Bid For Lunch With Warren Buffett On eBay

New York, NY, July 9--How much would you pay to slurp Coca-Cola with Warren Buffett, the world's second-richest man and arguably its most famous investor? Buffett, whose $30.5 billion net worth according to Forbes magazine places him second to Microsoft Corp. founder Bill Gates, is donating a May 2004 lunch in New York City with the winner of an auction being conducted on Web auctioneer eBay Inc.'s website, http://www.ebay.com. The auction, bids for which are accepted through 9 p.m. PDT Thursday, is sponsored by San Francisco magazine and the Glide Foundation, a San Francisco nonprofit serving the poor, hungry and homeless. Buffett will donate the proceeds to Glide.
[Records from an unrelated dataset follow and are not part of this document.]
File: config.mk
export PLATFORM = sky130hd
export DESIGN_NAME = mips_multicycle_controller
export DESIGN_NICKNAME = d
export VERILOG_FILES = /design/src/rtl/mips_multicycle_controller_pkg.sv /design/src/rtl/mips_multicycle_controller_alu_op_decoder.sv /design/src/rtl/mips_multicycle_controller.sv
export SDC_FILE = /design/constraint.sdc
export NUM_CORES = 1
export LEC_CHECK = 0
export ABC_CLOCK_PERIOD_IN_PS = 2300
export CAP_MARGIN = 40
export CORE_UTILIZATION = 45
export CTS_BUF_LIST = sky130_fd_sc_hd__clkbuf_8
export CTS_CLUSTER_SIZE = 8
export DETAILED_ROUTE_END_ITERATION = 10
export PLACE_DENSITY = 0.87
export SLEW_MARGIN = 20
export SYNTH_ARGS = -nofsm -noshare
export SYNTH_HDL_FRONTEND = slang
export SYNTH_SLANG_ARGS = --single-unit
File: constraint.sdc
create_clock -name clk -period 2.3 [get_ports clk]
set_input_delay 0.23 -clock clk [delete_from_list [all_inputs] [get_ports clk]]
set_output_delay 0.23 -clock clk [all_outputs]
set_load 0.02 [all_outputs]
File: src/rtl/mips_multicycle_controller_pkg.sv
// Shared constants for the multi-cycle MIPS controller: opcodes, funct
// codes, FSM states, ALU operation codes and datapath mux encodings.
package mips_multicycle_controller_pkg;

    localparam logic [5:0] OP_RTYPE = 6'b000000;
    localparam logic [5:0] OP_J     = 6'b000010;
    localparam logic [5:0] OP_JAL   = 6'b000011;
    localparam logic [5:0] OP_BEQ   = 6'b000100;
    localparam logic [5:0] OP_BNE   = 6'b000101;
    localparam logic [5:0] OP_JR    = 6'b000110;
    localparam logic [5:0] OP_ADDI  = 6'b001000;
    localparam logic [5:0] OP_SLTI  = 6'b001010;
    localparam logic [5:0] OP_ANDI  = 6'b001100;
    localparam logic [5:0] OP_ORI   = 6'b001101;
    localparam logic [5:0] OP_LW    = 6'b100011;
    localparam logic [5:0] OP_SW    = 6'b101011;

    localparam logic [5:0] F_JR  = 6'b001000;
    localparam logic [5:0] F_ADD = 6'b100000;
    localparam logic [5:0] F_SUB = 6'b100010;
    localparam logic [5:0] F_AND = 6'b100100;
    localparam logic [5:0] F_OR  = 6'b100101;
    localparam logic [5:0] F_SLT = 6'b101010;

    localparam logic [2:0] ALU_AND = 3'b000;
    localparam logic [2:0] ALU_OR  = 3'b001;
    localparam logic [2:0] ALU_ADD = 3'b010;
    localparam logic [2:0] ALU_SUB = 3'b011;
    localparam logic [2:0] ALU_SLT = 3'b111;

    localparam logic [1:0] SRCB_B      = 2'd0;
    localparam logic [1:0] SRCB_FOUR   = 2'd1;
    localparam logic [1:0] SRCB_IMM    = 2'd2;
    localparam logic [1:0] SRCB_IMM_SH = 2'd3;

    localparam logic [1:0] PCS_ALU    = 2'd0;
    localparam logic [1:0] PCS_ALUOUT = 2'd1;
    localparam logic [1:0] PCS_JUMP   = 2'd2;
    localparam logic [1:0] PCS_A      = 2'd3;

    localparam logic [1:0] M2R_ALUOUT = 2'd0;
    localparam logic [1:0] M2R_MDR    = 2'd1;
    localparam logic [1:0] M2R_PC     = 2'd2;

    localparam logic [1:0] RDST_RT = 2'd0;
    localparam logic [1:0] RDST_RD = 2'd1;
    localparam logic [1:0] RDST_RA = 2'd2;

    typedef enum logic [3:0] {
        S_IF, S_ID, S_MADDR, S_MRD, S_MWB, S_MWR, S_REX,
        S_RWB, S_IEX, S_IWB, S_BR, S_JMP, S_JAL, S_JR
    } state_t;

    // What the ALU is being used for in the current state.
    typedef enum logic [2:0] {
        CLS_NONE, CLS_ADD, CLS_SUB, CLS_RTYPE, CLS_IMM, CLS_IWB
    } alu_cls_t;

endpackage

File: src/rtl/mips_multicycle_controller_alu_op_decoder.sv
// ALU operation / zero-extend / illegal-instruction decoder.
// Ports: cls (state class), opc, func in; alu_operation, zero_ext, illegal out.
module alu_op_decoder
    import mips_multicycle_controller_pkg::*;
#(
    parameter int HAS_EXT = 1
) (
    input  alu_cls_t   cls,
    input  logic [5:0] opc,
    input  logic [5:0] func,
    output logic [2:0] alu_operation,
    output logic       zero_ext,
    output logic       illegal
);

    localparam logic EXT = (HAS_EXT != 0);

    logic [2:0] r_op;
    logic [2:0] i_op;
    logic       r_ok;
    logic       logic_imm;

    always_comb begin
        r_ok = 1'b1;
        r_op = ALU_ADD;
        case (func)
            F_AND:   r_op = ALU_AND;
            F_OR:    r_op = ALU_OR;
            F_ADD:   r_op = ALU_ADD;
            F_SUB:   r_op = ALU_SUB;
            F_SLT:   r_op = ALU_SLT;
            F_JR:    r_op = ALU_ADD;
            default: r_ok = 1'b0;
        endcase
    end

    always_comb begin
        i_op      = ALU_ADD;
        logic_imm = 1'b0;
        case (opc)
            OP_SLTI: i_op = ALU_SLT;
            OP_ANDI: begin
                i_op      = ALU_AND;
                logic_imm = EXT;
            end
            OP_ORI: begin
                i_op      = ALU_OR;
                logic_imm = EXT;
            end
            default: ;
        endcase
    end

    always_comb begin
        case (opc)
            OP_RTYPE: illegal = !r_ok;
            OP_J, OP_JAL, OP_BEQ, OP_JR,
            OP_ADDI, OP_SLTI, OP_LW, OP_SW: illegal = 1'b0;
            OP_BNE, OP_ANDI, OP_ORI: illegal = !EXT;
            default: illegal = 1'b1;
        endcase
    end

    always_comb begin
        alu_operation = ALU_AND;
        zero_ext      = 1'b0;
        case (cls)
            CLS_ADD:   alu_operation = ALU_ADD;
            CLS_SUB:   alu_operation = ALU_SUB;
            CLS_RTYPE: alu_operation = r_op;
            CLS_IMM: begin
                alu_operation = i_op;
                zero_ext      = logic_imm;
            end
            // Writeback keeps the immediate extension stable for the regfile.
            CLS_IWB:   zero_ext = logic_imm;
            default: ;
        endcase
    end

endmodule

File: src/rtl/mips_multicycle_controller.sv
// Multi-cycle MIPS control FSM with memory ready handshake and timeout.
// Ports: clk, rst, opc, func, zero, mem_ready in; datapath controls out.
module mips_multicycle_controller
    import mips_multicycle_controller_pkg::*;
#(
    parameter int HAS_EXT     = 1,
    parameter int MEM_TIMEOUT = 0
) (
    input  logic       clk,
    input  logic       rst,
    input  logic [5:0] opc,
    input  logic [5:0] func,
    input  logic       zero,
    input  logic       mem_ready,
    output logic       pc_write,
    output logic       iord,
    output logic       mem_read,
    output logic       mem_write,
    output logic       ir_write,
    output logic [1:0] reg_dst,
    output logic [1:0] mem_to_reg,
    output logic       reg_write,
    output logic       alu_src_a,
    output logic [1:0] alu_src_b,
    output logic [2:0] alu_operation,
    output logic [1:0] pc_source,
    output logic       zero_ext,
    output logic       instr_done,
    output logic       illegal,
    output logic       mem_err
);

    localparam logic TO_EN = (MEM_TIMEOUT != 0);
    localparam int   CW    = TO_EN ? $clog2(MEM_TIMEOUT + 1) : 1;

    state_t        state;
    state_t        nxt;
    alu_cls_t      cls;
    logic [CW-1:0] cnt;
    logic          err_q;
    logic          mem_state;
    logic          tmo;
    logic [2:0]    dec_op;
    logic          dec_ze;
    logic          dec_ill;

    assign mem_state = (state == S_IF) || (state == S_MRD) ||
                       (state == S_MWR);

    // Counter has already absorbed MEM_TIMEOUT waits; another is too many.
    assign tmo = TO_EN && mem_state && !mem_ready &&
                 (cnt == CW'(MEM_TIMEOUT));

    assign mem_err = err_q && !rst;

    always_comb begin
        case (state)
            S_IF, S_ID, S_MADDR: cls = CLS_ADD;
            S_REX:               cls = CLS_RTYPE;
            S_IEX:               cls = CLS_IMM;
            S_IWB:               cls = CLS_IWB;
            S_BR:                cls = CLS_SUB;
            default:             cls = CLS_NONE;
        endcase
    end

    alu_op_decoder #(
        .HAS_EXT(HAS_EXT)
    ) u_dec (
        .cls          (cls),
        .opc          (opc),
        .func         (func),
        .alu_operation(dec_op),
        .zero_ext     (dec_ze),
        .illegal      (dec_ill)
    );

    always_comb begin
        nxt = state;
        unique case (state)
            S_IF:    nxt = mem_ready ? S_ID : S_IF;
            S_ID: begin
                if (dec_ill) begin
                    nxt = S_IF;
                end else if (opc == OP_JR ||
                             (opc == OP_RTYPE && func == F_JR)) begin
                    nxt = S_JR;
                end else begin
                    case (opc)
                        OP_LW, OP_SW:   nxt = S_MADDR;
                        OP_RTYPE:       nxt = S_REX;
                        OP_ADDI, OP_SLTI,
                        OP_ANDI, OP_ORI: nxt = S_IEX;
                        OP_BEQ, OP_BNE: nxt = S_BR;
                        OP_J:           nxt = S_JMP;
                        OP_JAL:         nxt = S_JAL;
                        default:        nxt = S_IF;
                    endcase
                end
            end
            S_MADDR: nxt = (opc == OP_LW) ? S_MRD : S_MWR;
            S_MRD: begin
                if (mem_ready)  nxt = S_MWB;
                else if (tmo)   nxt = S_IF;
            end
            S_MWR: begin
                if (mem_ready || tmo) nxt = S_IF;
            end
            S_REX:   nxt = S_RWB;
            S_IEX:   nxt = S_IWB;
            S_MWB, S_RWB, S_IWB,
            S_BR, S_JMP, S_JAL, S_JR: nxt = S_IF;
            default: nxt = S_IF;
        endcase
    end

    always_ff @(posedge clk) begin
        if (rst) begin
            state <= S_IF;
            cnt   <= '0;
            err_q <= 1'b0;
        end else begin
            state <= nxt;
            if (tmo) err_q <= 1'b1;
            // Stays zero outside a pending access, so each entry starts fresh.
            if (TO_EN && mem_state && !mem_ready && !tmo)
                cnt <= cnt + CW'(1);
            else
                cnt <= '0;
        end
    end

    always_comb begin
        pc_write      = 1'b0;
        iord          = 1'b0;
        mem_read      = 1'b0;
        mem_write     = 1'b0;
        ir_write      = 1'b0;
        reg_dst       = RDST_RT;
        mem_to_reg    = M2R_ALUOUT;
        reg_write     = 1'b0;
        alu_src_a     = 1'b0;
        alu_src_b     = SRCB_B;
        alu_operation = ALU_AND;
        pc_source     = PCS_ALU;
        zero_ext      = 1'b0;
        instr_done    = 1'b0;
        illegal       = 1'b0;
        if (!rst) begin
            alu_operation = dec_op;
            zero_ext      = dec_ze;
            unique case (state)
                S_IF: begin
                    mem_read  = !tmo;
                    alu_src_b = SRCB_FOUR;
                    ir_write  = mem_ready;
                    pc_write  = mem_ready;
                end
                S_ID: begin
                    alu_src_b  = SRCB_IMM_SH;
                    illegal    = dec_ill;
                    instr_done = dec_ill;
                end
                S_MADDR: begin
                    alu_src_a = 1'b1;
                    alu_src_b = SRCB_IMM;
                end
                S_MRD: begin
                    iord     = 1'b1;
                    mem_read = !tmo;
                end
                S_MWB: begin
                    mem_to_reg = M2R_MDR;
                    reg_write  = 1'b1;
                    instr_done = 1'b1;
                end
                S_MWR: begin
                    iord       = 1'b1;
                    mem_write  = !tmo;
                    instr_done = mem_ready;
                end
                S_REX: alu_src_a = 1'b1;
                S_RWB: begin
                    reg_dst    = RDST_RD;
                    reg_write  = 1'b1;
                    instr_done = 1'b1;
                end
                S_IEX: begin
                    alu_src_a = 1'b1;
                    alu_src_b = SRCB_IMM;
                end
                S_IWB: begin
                    reg_write  = 1'b1;
                    instr_done = 1'b1;
                end
                S_BR: begin
                    alu_src_a  = 1'b1;
                    pc_source  = PCS_ALUOUT;
                    pc_write   = (opc == OP_BNE) ? !zero : zero;
                    instr_done = 1'b1;
                end
                S_JMP: begin
                    pc_source  = PCS_JUMP;
                    pc_write   = 1'b1;
                    instr_done = 1'b1;
                end
                // Regfile captures the already-incremented PC as $31.
                S_JAL: begin
                    reg_dst    = RDST_RA;
                    mem_to_reg = M2R_PC;
                    reg_write  = 1'b1;
                    pc_source  = PCS_JUMP;
                    pc_write   = 1'b1;
                    instr_done = 1'b1;
                end
                S_JR: begin
                    pc_source  = PCS_A;
                    pc_write   = 1'b1;
                    instr_done = 1'b1;
                end
                default: ;
            endcase
        end
    end

endmodule

==> impl_metrics.yaml, run 1 <==
clock_network:
  numCtsBuffers: 3
  clock_path_buffers: 2
  clkLatencyLatePin_ns: 0.22
  cts_setup_buffers: 0
  root_buffer: "clkbuf_8"
  h-tree-depth: 1
  postCtsHoldBufs: 0
  clock-sinks: 4
  clk_pin_slew_ns: 0.03
  cts_tree: "yes"
floorplanning:
  die_w_um: 49.0
  initial_core_util_pct: 49.1
  die_h_um: 49.0
  dieArea_mm2: 0.00240
  design.core.area_mm2: 0.00202
  fp-row-count: 16
  boundaryPins: 38
timing:
  period_share_pct: 96.4
  rsz0062_at_grt: "no"
  finalHoldViolations: 0
  skew_ns: 0.00172
  min_period_ns: 2.22
  fmax_mhz: 451
  drv_slew: 0
  setup_viol: 0
setup_path:
  cp-start-kind: "flip-flop"
  required_ns: 2.07
  critPathSlowestCell: "clkdlybuf4s50_1"
  arrival_ns: 1.99
  cp_max_fo: 18
  cp_cell_sequence: "buf_4 > nand2b_1 > inv_1 > o311a_1 > clkdlybuf4s50_1"
  worst_setup_path_end_kind: "output pin"
  cpPeakStageDelay_ns: 0.53
  critPathKind: "flip-flop to output pin"
detailed_routing:
  vias_per_cell: 6.05
  drt-pass1-iter-count: 4
  vias: 1458
  ant_nets: 0
  drcViolationCount: 0
  wl_per_cell_um: 14.7
  drt-initial-drc-count: 51
  routed_wl_mm: 3.53
pwr:
  peakVddDrop_mv: 0.222
  leakage_nw: 0.678
  cellPowerDensity_mw_per_mm2: 250
  power_mw: 0.401
synth:
  syn_nets: 171
  synthCells: 155
  syn_area_um2: 993
  yosysWarnings: 0
  synth_cell_types: 56
  syn_avg_cell_area_um2: 6.41
  ys.flop_type: "dfxtp_1"
  yosysSeqAreaShare_pct: 8.06
  synth_edf_count: 0
  synthArstFlopShare_pct: 0
  synth_seq_cells: 4
layout:
  post-route-util_pct: 79.5
  n_fill_cell: 154
  reg_top3: "state x4"
  fin_nets: 232
  drive_gt1_share_pct: 24.8
  largest_register_ff_count: 4
  final_area_mm2: 0.00161
  layout_commonest_cell: "buf_4"
  regMostFlops: "state"
  syn2layout_area_growth_pct: 61.8
  layout_common_cells: "35 x buf_4, 29 x clkdlybuf4s50_1, 19 x nor2_1"
  n_antenna_cell: 0
placement:
  gp_congestion: 0.960
  postPlaceCellArea_mm2: 0.00156
  portBuffers: 36
  dp_hpwl_mm: 2.82
global_route:
  grt-ovfl-total: 0
  antenna_found_initial: 0
  grt_pass1_vias: 1376
  grt_max_degree: 19
  grt_pass1_wl_mm: 5.86
  grt.total_usage_pct: 30.7
hold_path:
  hp-class: "flip-flop to flip-flop"
outcome:
  outcome: "finished clean"
run:
  drv_cap: 0
[Yosys cell counts (all sizes together) (3+ instances only)]
cell type / instances / area share [%]
dfxtp: 4 / 8.1
inv: 7 / 2.6
buf: 7 / 5.8
nor4: 3 / 1.9
nor3: 13 / 6.5
and3: 3 / 1.9
o22ai: 3 / 1.9
nor2b: 4 / 2.5
nand2: 10 / 3.8
nor3b: 3 / 2.3
nand2b: 5 / 3.1
o21ai: 10 / 5.0
a21oi: 11 / 5.9
clkbuf: 8 / 3.1
a211oi: 3 / 2.8
nor2: 19 / 7.2
[layer usage]
layer	global-route usage (%)	up-vias	wire length (um)	part of all wire, %
met1	34.3	663	1380	39
met2	57.4	88	1820	52
met4	15.7	0	110	3.1
li1	-	693	-	-
met3	2.18	14	217	6.1
met5	0	-	0	0
[cells by family after synthesis]
logic type             share of synthesized area (%)
buffers and inverters                           11.6
flip-flops                                      8.06
other                                          0.377
multiplexers                                    1.01
AO/OA/AOI/OAI                                   31.1
XOR/XNOR                                        2.65
AND/OR/NAND/NOR                                 45.2
[metrics by stage]
step | TNS (ns) | setup slack (ns) | instances | hold slack (ns)
after floorplan | 0 | 0.214 | 155 | 0.410
after global placement | -0.882 | -0.268 | 238 | 0.731
after detailed placement | -1.25 | -0.325 | 238 | 0.771
after CTS | -0.0167 | -0.0167 | 241 | 0.777
after global routing | 0 | 0.0205 | 241 | 0.750
final | 0 | 0.0837 | 241 | 0.712
[area by class of cell]
type	count	area [um2]	area share, %
Clock buffer	3	41.3	2.57
Inverter	7	26.3	1.63
Multi-Input combinational cell	129	817	50.8
Sequential cell	4	82.6	5.14
Tap cell	27	33.8	2.10
Timing Repair Buffer	71	607	37.7
[power breakdown]
group	switching (mW)	total (mW)	internal, mW
registers	0.00236	0.0735	0.0711
logic	0.0880	0.179	0.0915
clock network	0.0369	0.148	0.112
[what timing repair did]
action	in CTS	in global routing
hold endpoints to repair	0	0
setup endpoints to repair	7	6
cloned	0	0
resized for setup	10	8
[worst max-delay path, delay by kind of cell, from the launching register on]
kind / cells / cell delay [ns]
AOI/OAI and AO/OA: 1 / 0.33
buffers and inverters: 3 / 0.85
DFF: 1 / 0.39
and+or+nand+nor: 1 / 0.18
[final timing paths]
check	startpoint	endpoint	slack, ns	cells after the start
max	state[3]$_SDFFE_PP0P_	alu_src_b[1]	0.08	5
min	state[1]$_SDFFE_PP0P_	state[2]$_SDFFE_PP0P_	0.71	2
max reg2reg	state[0]$_SDFFE_PP0P_	state[3]$_SDFFE_PP0P_	0.34	5
min reg2reg	state[1]$_SDFFE_PP0P_	state[2]$_SDFFE_PP0P_	0.71	2
No activity file was read; power rests on OpenSTA's default activity.
==> run 2, diff against run 1 <==
ABC_CLOCK_PERIOD_IN_PS = 1870   (was 2300)
CORE_UTILIZATION = 41   (was 45)
PLACE_DENSITY = default   (was 0.87)
PLACE_DENSITY_LB_ADDON = 0.08   (was default)
clock period = 1.87 ns   (was 2.3 ns; I/O delays follow)
==> impl_metrics.yaml, run 2 (synthesis gave the netlist of run 1 again) <==
setup_path:
  r2r_start: "state[2]$_SDFFE_PP0P_"
  critPathLaunch: "state[2]$_SDFFE_PP0P_"
  worst_setup_path_end_kind: "flip-flop"
  cp-start-kind: "flip-flop"
  cp-endpoint: "state[3]$_SDFFE_PP0P_"
  critPathKind: "flip-flop to flip-flop"
  cp_max_fo: 6
  reg2reg_slack_ns: -0.06
  regToRegEndpoint: "state[3]$_SDFFE_PP0P_"
  rr_worst_depth: 5
  required_ns: 2.00
  arrival_ns: 2.07
clock_network:
  root_buffer: "clkbuf_8"
  clock-sinks: 4
  clock_path_buffers: 2
  clk_pin_slew_ns: 0.03
  postCtsHoldBufs: 0
  cts_tree: "yes"
  clkLatencyLatePin_ns: 0.22
  h-tree-depth: 1
  numCtsBuffers: 3
outcome:
  outcome: "finished with violations"
  violations: "negative setup slack"
detailed_routing:
  drcViolationCount: 0
  route.met3.wl_um: 309
  drt-initial-drc-count: 62
  dr.max_layer_used: "met4"
  vias: 1569
  wl_per_cell_um: 17.5
  ant_nets: 0
  drt-pass1-iter-count: 4
  routed_wl_mm: 4.57
  vias_per_cell: 6.01
  drt-met1-wl_mm: 1.75
  wl_met2_mm: 2.36
floorplanning:
  fp-row-count: 17
  initial_core_util_pct: 44.1
  die_w_um: 51.2
  design.core.area_mm2: 0.00225
  dieArea_mm2: 0.00262
  boundaryPins: 38
  die_h_um: 51.2
timing:
  finalHoldViolations: 0
  min_period_ns: 1.93
  period_share_pct: 103
  fmax_mhz: 517
  setup_viol: 2
  skew_ns: 0.000407
  setup_ws_ns: -0.0646
  rsz0062_at_grt: "yes"
  drv_slew: 0
layout:
  layout_common_cells: "53 x buf_4, 16 x nor2_1, 15 x dlygate4sd2_1"
  regMostFlops: "state"
  final_area_mm2: 0.00184
  layout_commonest_cell: "buf_4"
  reg_top3: "state x4"
  n_antenna_cell: 0
  syn2layout_area_growth_pct: 85.6
  layoutNonFillerInstCount: 261
  largest_register_ff_count: 4
  drive_gt1_share_pct: 45.1
  fin_nets: 251
placement:
  portBuffers: 36
  dp_hpwl_mm: 3.13
  pre_cts_slack_ns: -0.711
  postPlaceCellArea_mm2: 0.00169
  dp.cells: 256
  gp_congestion: 0.939
pwr:
  cellPowerDensity_mw_per_mm2: 288
  leakage_nw: 0.890
  power_mw: 0.532
  peakVddDrop_mv: 0.227
global_route:
  antenna_found_initial: 0
  grt_pass1_wl_mm: 6.63
  grt.total_usage_pct: 33.9
  grt_pass1_vias: 1472
  grt-ovfl-total: 0
  grt_max_degree: 12
run:
  drv_cap: 0
hold_path:
  hold_start: "opc[4]"
  hp-class: "input pin to flip-flop"
## run 2: critical path: stages, from the launching register on
cell and delay, ns:
dfxtp_2 0.35, or2_1 0.27, buf_6 0.15, or3_2 0.43, or3_4 0.42, a211oi_2 0.21
## run 2: repair_timing
action                                 CTS  global route
setup endpoints to repair               24            17
pin swaps                               11             7
endpoints found under the hold margin    0             0
buffers inserted                         1             1
gates resized for setup                 71            37
## run 2: final cells by class
type                    count  area (um2)
multi-input cells         129         931
repair buffers             90         726
fillers                   162         410
flip-flops and latches      4        85.1
clock buffers               3        41.3
well taps                  28        35.0
inverters                   7        26.3
## run 2: where the power goes
group | total, mW | switching, mW | internal [mW]
clock | 0.193 | 0.0552 | 0.138
combinational | 0.248 | 0.128 | 0.120
sequential | 0.0908 | 0.00306 | 0.0877
## run 2: how the worst min path moves through the flow
stage / cells after the start / to / slack (ns)
floorplan: 2 / state[1]$_SDFFE_PP0P_ / 0.37
global placement: 3 / state[0]$_SDFFE_PP0P_ / 0.72
global route: 4 / state[1]$_SDFFE_PP0P_ / 0.56
finish: 4 / state[1]$_SDFFE_PP0P_ / 0.51
detailed placement: 3 / state[0]$_SDFFE_PP0P_ / 0.72
CTS: 6 / state[0]$_SDFFE_PP0P_ / 0.69
## run 2: through the flow
step / utilization (%) / TNS [ns] / hold slack (ns)
after detailed placement: 75.0 / -5.62 / 0.720
after CTS: 78.2 / -0.207 / 0.686
final: 81.8 / -0.0880 / 0.513
after floorplan: - / 0 / 0.367
after global placement: 75.0 / -4.96 / 0.721
after global routing: 81.8 / -0.130 / 0.559
## run 2: per-layer routing
metal / vias up / global-route usage (%)
met3: 18 / 5.36
met4: 0 / 19.8
met1: 720 / 37.2
met2: 101 / 60.7
met5: - / 0
li1: 730 / -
Buffett, the 72-year-old chairman of Berkshire Hathaway Inc., donated San Francisco lunches to benefit Glide in 2000 and 2001, and two lunches in 2002. This year, Buffett is donating one lunch in San Francisco, offered in a live Thursday night auction at the city's Concourse Exhibition Center, and one in New York, offered live and on eBay. "He said, 'Let's take one to New York,'" the Rev. Cecil Williams, Glide's chief executive, said in an interview. "That's quite the center for investments and for finance." The winning New York bidder may invite seven friends, and choose to move the lunch to an earlier date at Buffett's home base of Omaha, Nebraska. Though Buffett counts Coke and hot dogs as his favorite meal, his San Francisco lunches have been in Anzu, a Japanese restaurant near Glide's office in the Tenderloin district. Williams said the two-hour lunches have covered many topics. "He would open up and talk about all sorts of things that related not just to his life, but also to investments," he said. "From what I understand, he focuses on facilitating people in how they can invest their money in the present economy." Dining with the Oracle of Omaha won't come cheap. Glide said prior Buffett lunches have been auctioned for $25,000 to $32,000 each. A bidder named "littlecatsfeet" has already bid $10,000 on eBay for the New York lunch. Steven Dinkelspiel, San Francisco magazine's publisher, expects the New York lunch to go for more than $25,000, despite the uncertain economy.